Overexpression of DCN1 alleviates CIF-mediated inhibition of neddylation but does not restore NEDD8-dependent cell proliferation. A, the rub1Δ yeast strains expressing NEDD8, galactose-inducible CIF (MPY231), and either ADH-HA-DCN1 (DCN1 overexpression (O/E)) or a vector control (none) were grown to late log phase. Galactose was added to 2%, and samples taken at the indicated times were analyzed by immunoblotting with the indicated antibodies. B, lysates from rub1Δ yeast strains (MPY156) coexpressing either NEDD8 (WT) or NEDD8 Q40E and ADH-HA-DCN1 or a vector control were analyzed by immunoblotting with the indicated antibodies. C, the effect of Dcn1 on NEDD8-dependent cell growth was evaluated in yeast strains expressing galactose-inducible CIF (WT or C109S, top panel) or NEDD8 (Q40E or WT; bottom panel).
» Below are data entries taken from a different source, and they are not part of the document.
==> src/sv/dfsdt_pick.sv <==
// dfsdt_pick: lowest-index search over the candidate neighbor vector
// used by every neighbor scan step of the walk; no dependencies
module dfsdt_pick #(
  parameter int MAX_VERTICES = 64
) (
  input  logic [MAX_VERTICES-1:0]                                    cand,
  output logic                                                       any,
  output logic [((MAX_VERTICES > 1) ? $clog2(MAX_VERTICES) : 1)-1:0] idx
);

  localparam int VW = (MAX_VERTICES > 1) ? $clog2(MAX_VERTICES) : 1;

  // priority encoder, lowest set bit wins
  always_comb begin
    idx = '0;
    for (int i = MAX_VERTICES - 1; i >= 0; i--) begin
      if (cand[i]) begin
        idx = VW'(i);
      end
    end
  end

  assign any = |cand;

endmodule
==> config.mk <==
export PLATFORM = sky130hd
export DESIGN_NAME = dfsdt_pick
export DESIGN_NICKNAME = d
export VERILOG_FILES = /design/src/sv/dfsdt_pick.sv
export SDC_FILE = /design/constraint.sdc
export NUM_CORES = 1
export LEC_CHECK = 0
export ABC_CLOCK_PERIOD_IN_PS = 2100
export BUFFER_PORTS_ARGS = -buffer_cell sky130_fd_sc_hd__buf_2
export CAP_MARGIN = 20
export CELL_PAD_IN_SITES_DETAIL_PLACEMENT = 1
export CELL_PAD_IN_SITES_GLOBAL_PLACEMENT = 1
export CORE_ASPECT_RATIO = 0.7
export CORE_MARGIN = 4
export CORE_UTILIZATION = 26
export DETAILED_ROUTE_END_ITERATION = 10
export GPL_ROUTABILITY_DRIVEN = 0
export PLACE_DENSITY = 0.89
export SETUP_SLACK_MARGIN = 0.02
export SLEW_MARGIN = 15
export SYNTH_ARGS = -nofsm -noshare
export SYNTH_HDL_FRONTEND = slang
export SYNTH_SLANG_ARGS = --single-unit
==> constraint.sdc <==
create_clock -name vclk -period 2.1
set_clock_uncertainty 0.05 [all_clocks]
set_input_delay 0.42 -clock vclk [all_inputs]
set_output_delay 0.42 -clock vclk [all_outputs]
set_load 0.1 [all_outputs]
==> metrics.cfg, run 1 <==
[floorplanning]
die_h_um=56.9
ios=71
effective_utilization_at_floorplan=0.276
dieWidth_um=77.8
placement_rows=17

[sta]
worstEndpointGrtRepair=idx[2]
timing.repair.worst_endpoint_type=output port

[placement]
io_buffers=71
detailed_place_hpwl_um=5040
pre_cts_slack_ps=-519

[global_routing]
grt_start_max_net_pins=6
antenna_found_initial=1

[outcome]
run_status=aborted with a tool error
error=[ERROR DPL-0033] detailed placement checks failed during check placement.
stop_stage=global routing (5_1_grt)

[cts]
hold_buffers=0

[yosys]
yosysUniqueCellTypes=40
ys.warnings.count=0
syn_area_um2=887
syn_avg_cell_area_um2=6.12
synth_sequential_area_ratio=0
syn-instance-count=145
synth.net_count=209

## cells in the mapped netlist, drive strengths merged
cell type / n / area share
a2111oi: 1 / 0.0099
a211oi: 2 / 0.017
a21boi: 3 / 0.025
a21oi: 10 / 0.056
a221oi: 1 / 0.0099
a31oi: 2 / 0.014
and2: 1 / 0.0071
and3: 1 / 0.0071
inv: 10 / 0.042
nand2: 9 / 0.038
nand2b: 4 / 0.028
nand3: 7 / 0.045
nand3b: 1 / 0.0085
nor2: 20 / 0.087
nor2b: 5 / 0.038
nor3: 12 / 0.068
nor4: 18 / 0.16
nor4b: 1 / 0.027
o2111ai: 1 / 0.0099
o211a: 1 / 0.011
o211ai: 4 / 0.034
o21a: 3 / 0.025
o21ai: 7 / 0.039
o21bai: 3 / 0.025
o311a: 1 / 0.011
o311ai: 3 / 0.030
o31a: 1 / 0.0099
o31ai: 3 / 0.025
o41ai: 1 / 0.0099
or2: 1 / 0.0071
or3: 3 / 0.021
or4: 5 / 0.051
## what timing repair did
item | CTS
pin swaps | 10
buffers inserted | 4
setup endpoints to repair | 7
gates resized for setup | 39
==> src/hw/rtl/rmeu_pkg.sv <==
package rmeu_pkg;

  // Instruction opcodes as the decoder numbers them.
  typedef enum logic [4:0] {
    OP_EXIT  = 5'd1,
    OP_MOVE  = 5'd2,
    OP_ADD   = 5'd3,
    OP_SUB   = 5'd4,
    OP_MULT  = 5'd5,
    OP_DIV   = 5'd6,
    OP_SHL   = 5'd7,
    OP_SHR   = 5'd8,
    OP_AND   = 5'd9,
    OP_OR    = 5'd10,
    OP_XOR   = 5'd11,
    OP_NOT   = 5'd12,
    OP_PRINT = 5'd13,
    OP_JMPZ  = 5'd14,
    OP_RELZ  = 5'd15,
    OP_JMPNZ = 5'd16,
    OP_RELNZ = 5'd17,
    OP_SWAP  = 5'd18,
    OP_PUSH  = 5'd19,
    OP_POP   = 5'd20,
    OP_CALL  = 5'd21,
    OP_RET   = 5'd22
  } opcode_t;

  typedef enum logic [1:0] {
    KIND_EXEC  = 2'd0,
    KIND_PRINT = 2'd1,
    KIND_EMPTY = 2'd2,
    KIND_FAULT = 2'd3
  } kind_t;

  typedef enum logic {
    ALU_MUL = 1'b0,
    ALU_DIV = 1'b1
  } alu_op_t;

  typedef struct packed {
    logic    start;
    alu_op_t op;
  } alu_ctl_t;

  typedef struct packed {
    logic busy;
    logic done;
  } alu_sts_t;

endpackage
Serial dilutions were spotted onto glucose- or galactose-containing medium for inducible CIF expression and medium without or with 5-FOA for NEDD8 conditional growth.

FIGURE 10.

CIF alters CRL neddylation dynamics. A, CRLs typically cycle between active and inactive states, depending on cullin neddylation status. The NEDD8 system is responsible for the conjugation of NEDD8 to cullins, whereas the CSN juxtaposes this to provide the requisite homeostasis of activated CRLs. B, CIF deamidates NEDD8 attached to cullins (Fig. 7). This results in direct CRL inactivation because CRLs modified with NEDD8 Q40E are not active in vitro (25, 26) and do not support growth in yeast (Fig. 9). The CSN removes NEDD8 Q40E more efficiently than wild-type NEDD8 from CRLs, resulting in an increase in deneddylated CRLs (Fig. 6). Once removed, NEDD8 Q40E is competent for further rounds of CRL modification (Fig. 8). However, the enhanced deneddylation of deamidated NEDD8 results in reduced steady-state levels of neddylated CRLs (Fig. 4), rendering cells incompetent for vegetative growth (Fig. 3).